Nach längerem Hin und Her zwischen Dresden und Berlin fiel die Wahl auf die Einleitung zu Joseph Haydns Schöpfung: „Die Vorstellung des Chaos“ (Ob Haydn sich der Doppelbedeutung dieser Überschrift wohl bewusst war?). Diese Wahl schien uns sowohl eine Beschäftigung mit den Bedingungen und der Tradition einer „geordneten“ Musik in der Aufklärungszeit als auch eine Auseinandersetzung mit dem Begriff des „Chaos“ zu eröffnen.
Clemens Kühn stellte eine analytisch-musikwissenschaftliche Interpretation mit der Komposition zur Verfügung, die nun als Basisartikel das Heftthema einleitet. Wir verschickten diesen Beitrag an potentielle Autoren und Autorinnen mit der Bitte, sich mit einem speziellen Thema an dem Projekt zu beteiligen.
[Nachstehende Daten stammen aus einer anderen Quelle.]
`config.mk`:
```
export PLATFORM = sky130hd
export DESIGN_NAME = bfks_cell
export DESIGN_NICKNAME = d
export VERILOG_FILES = /design/src/hdl/bfks_pkg.sv /design/src/hdl/bfks_cell.sv
export SDC_FILE = /design/constraint.sdc
export NUM_CORES = 1
export LEC_CHECK = 0
export BUFFER_PORTS_ARGS = -buffer_cell sky130_fd_sc_hd__buf_2
export CAP_MARGIN = 20
export CORE_AREA = 5 5 116 118
export CTS_CLUSTER_DIAMETER = 80
export CTS_CLUSTER_SIZE = 8
export DETAILED_ROUTE_END_ITERATION = 7
export DIE_AREA = 0 0 121 123
export HOLD_SLACK_MARGIN = 0.05
export PLACE_DENSITY = 0.83
export SETUP_SLACK_MARGIN = 0.3
export SYNTH_ARGS = -nofsm -noshare
export SYNTH_HDL_FRONTEND = slang
export SYNTH_SLANG_ARGS = --single-unit
```
`constraint.sdc`:
```
create_clock -name clk_i -period 7.4 [get_ports clk_i]
set_clock_uncertainty 0.1 [all_clocks]
set_input_delay 0.74 -clock clk_i [delete_from_list [all_inputs] [get_ports clk_i]]
set_output_delay 0.74 -clock clk_i [all_outputs]
set_load 0.03 [all_outputs]
```
`src/hdl/bfks_pkg.sv`:
```
// Shared types, codes and constants of the vector store.
`timescale 1ns / 1ps
package bfks_pkg;

  localparam int MAX_DIM_DEF      = 128;
  localparam int STORE_DEPTH_DEF  = 256;
  localparam int MAX_K_DEF        = 16;
  localparam int ELEMENT_BITS_DEF = 16;

  localparam int ID_W    = 32;
  localparam int SCORE_W = 42;
  localparam int RANK_W  = 4;
  localparam int STAT_W  = 2;
  localparam int CMD_W   = 3;
  localparam int CFG_IDX_W  = 2;
  localparam int CFG_DATA_W = 8;

  localparam logic signed [SCORE_W-1:0] SCORE_MAX = {1'b0, {(SCORE_W-1){1'b1}}};
  localparam logic signed [SCORE_W-1:0] SCORE_MIN = {1'b1, {(SCORE_W-1){1'b0}}};

  typedef enum logic [CMD_W-1:0] {
    CMD_INSERT      = 3'd0,
    CMD_REMOVE      = 3'd1,
    CMD_CLEAR       = 3'd2,
    CMD_QUERY       = 3'd3,
    CMD_ALLOW       = 3'd4,
    CMD_CLEAR_MARKS = 3'd5
  } cmd_e;

  localparam logic [STAT_W-1:0] STATUS_OK        = 2'd0;
  localparam logic [STAT_W-1:0] STATUS_FULL      = 2'd1;
  localparam logic [STAT_W-1:0] STATUS_NOT_FOUND = 2'd2;

  localparam logic [CFG_IDX_W-1:0] CFG_METRIC = 2'd0;
  localparam logic [CFG_IDX_W-1:0] CFG_COUNT  = 2'd1;
  localparam logic [CFG_IDX_W-1:0] CFG_DIM    = 2'd2;

  typedef struct packed {
    logic                      valid;
    logic [ID_W-1:0]           id;
    logic signed [SCORE_W-1:0] score;
  } slot_t;

  typedef struct packed {
    logic clear;
    logic insert;
    logic shift;
    logic metric_ip;
  } chain_ctrl_t;

endpackage

```
`src/hdl/bfks_cell.sv`:
```
// One cell of the sorted result chain: holds a ranked slot and trades with its neighbours.
`timescale 1ns / 1ps
module bfks_cell (
  input  logic                  clk_i,
  input  logic                  rst_ni,
  input  bfks_pkg::chain_ctrl_t ctrl_i,
  input  bfks_pkg::slot_t       cand_i,
  input  bfks_pkg::slot_t       prev_i,
  input  logic                  prev_take_i,
  input  bfks_pkg::slot_t       next_i,
  output logic                  take_o,
  output bfks_pkg::slot_t       slot_o
);
  import bfks_pkg::*;

  slot_t slot_q, slot_d;
  logic  better;

  // A candidate only displaces a slot that it strictly beats, so ties keep the earlier entry.
  always_comb begin
    better = ctrl_i.metric_ip ? ($signed(cand_i.score) > $signed(slot_q.score))
                              : ($signed(cand_i.score) < $signed(slot_q.score));
    take_o = !slot_q.valid || better;
    slot_d = slot_q;
    priority if (ctrl_i.clear) begin
      slot_d = '0;
    end else if (ctrl_i.insert) begin
      if (prev_take_i) begin
        slot_d = prev_i;
      end else if (take_o) begin
        slot_d       = cand_i;
        slot_d.valid = 1'b1;
      end
    end else if (ctrl_i.shift) begin
      slot_d = next_i;
    end
  end

  always_ff @(posedge clk_i or negedge rst_ni) begin
    if (!rst_ni) begin
      slot_q <= '0;
    end else begin
      slot_q <= slot_d;
    end
  end

  assign slot_o = slot_q;

endmodule

```
==> results of run 1 <==
==> routing by layer <==
layer	up-vias	GRT usage	part of all wire
met5	-	0	0
li1	2893	-	-
met1	2718	0.293	0.41
met3	29	0.0430	0.076
met2	236	0.399	0.49
met4	0	0.0793	0.021
==> worst max-delay path: stages <==
cell	delay, ps
sky130_fd_sc_hd__buf_2	110
sky130_fd_sc_hd__ha_1	310
sky130_fd_sc_hd__nand4_1	180
sky130_fd_sc_hd__nor4_1	530
sky130_fd_sc_hd__and3_1	310
sky130_fd_sc_hd__o221ai_2	140
sky130_fd_sc_hd__and4_4	210
sky130_fd_sc_hd__nor3_1	450
sky130_fd_sc_hd__o41a_2	680
sky130_fd_sc_hd__buf_4	540
sky130_fd_sc_hd__a22o_1	210
==> config.mk <==
export PLATFORM = sky130hd
export DESIGN_NAME = biquad_iir_tdf2
export DESIGN_NICKNAME = d
export VERILOG_FILES = /design/src/design/bq_pkg.sv /design/src/design/biquad_iir_tdf2.sv
export SDC_FILE = /design/constraint.sdc
export NUM_CORES = 2
export LEC_CHECK = 0
export BUFFER_PORTS_ARGS = -buffer_cell sky130_fd_sc_hd__buf_2
export CORE_UTILIZATION = 40
export DETAILED_ROUTE_END_ITERATION = 10
export GPL_ROUTABILITY_DRIVEN = 0
export PLACE_DENSITY = 0.63
export SYNTH_ARGS = -nofsm -noshare
export SYNTH_HDL_FRONTEND = slang
export SYNTH_SLANG_ARGS = --single-unit
==> constraint.sdc <==
create_clock -name clk -period 17.3 [get_ports clk]
set_input_delay 4.325 -clock clk [delete_from_list [all_inputs] [get_ports clk]]
set_output_delay 4.325 -clock clk [all_outputs]
set_load 0.005 [all_outputs]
Auf diese Weise entstand ein Paket von sechs Beiträgen – zur allgemeinen didaktischen Erörterung, zur Beziehung von Chaos und Rockmusik, zum zeitgeschichtlichen Kontext der Haydn´schen „Schöpfung“, zu Möglichkeiten, die „Chaos-Musik“ in verschiedenen Altersstufen, Schularten und Fragestellungen zu unterrichten. Wir hoffen, mit diesem Paket einerseits einen Beitrag zum Nachdenken über das Verhältnis zwischen einer Komposition und musikdidaktischen Ziel- und Kompetenzüberlegungen beizusteuern, und andererseits Anregungen für die Praxis des Musikunterrichts anzubieten.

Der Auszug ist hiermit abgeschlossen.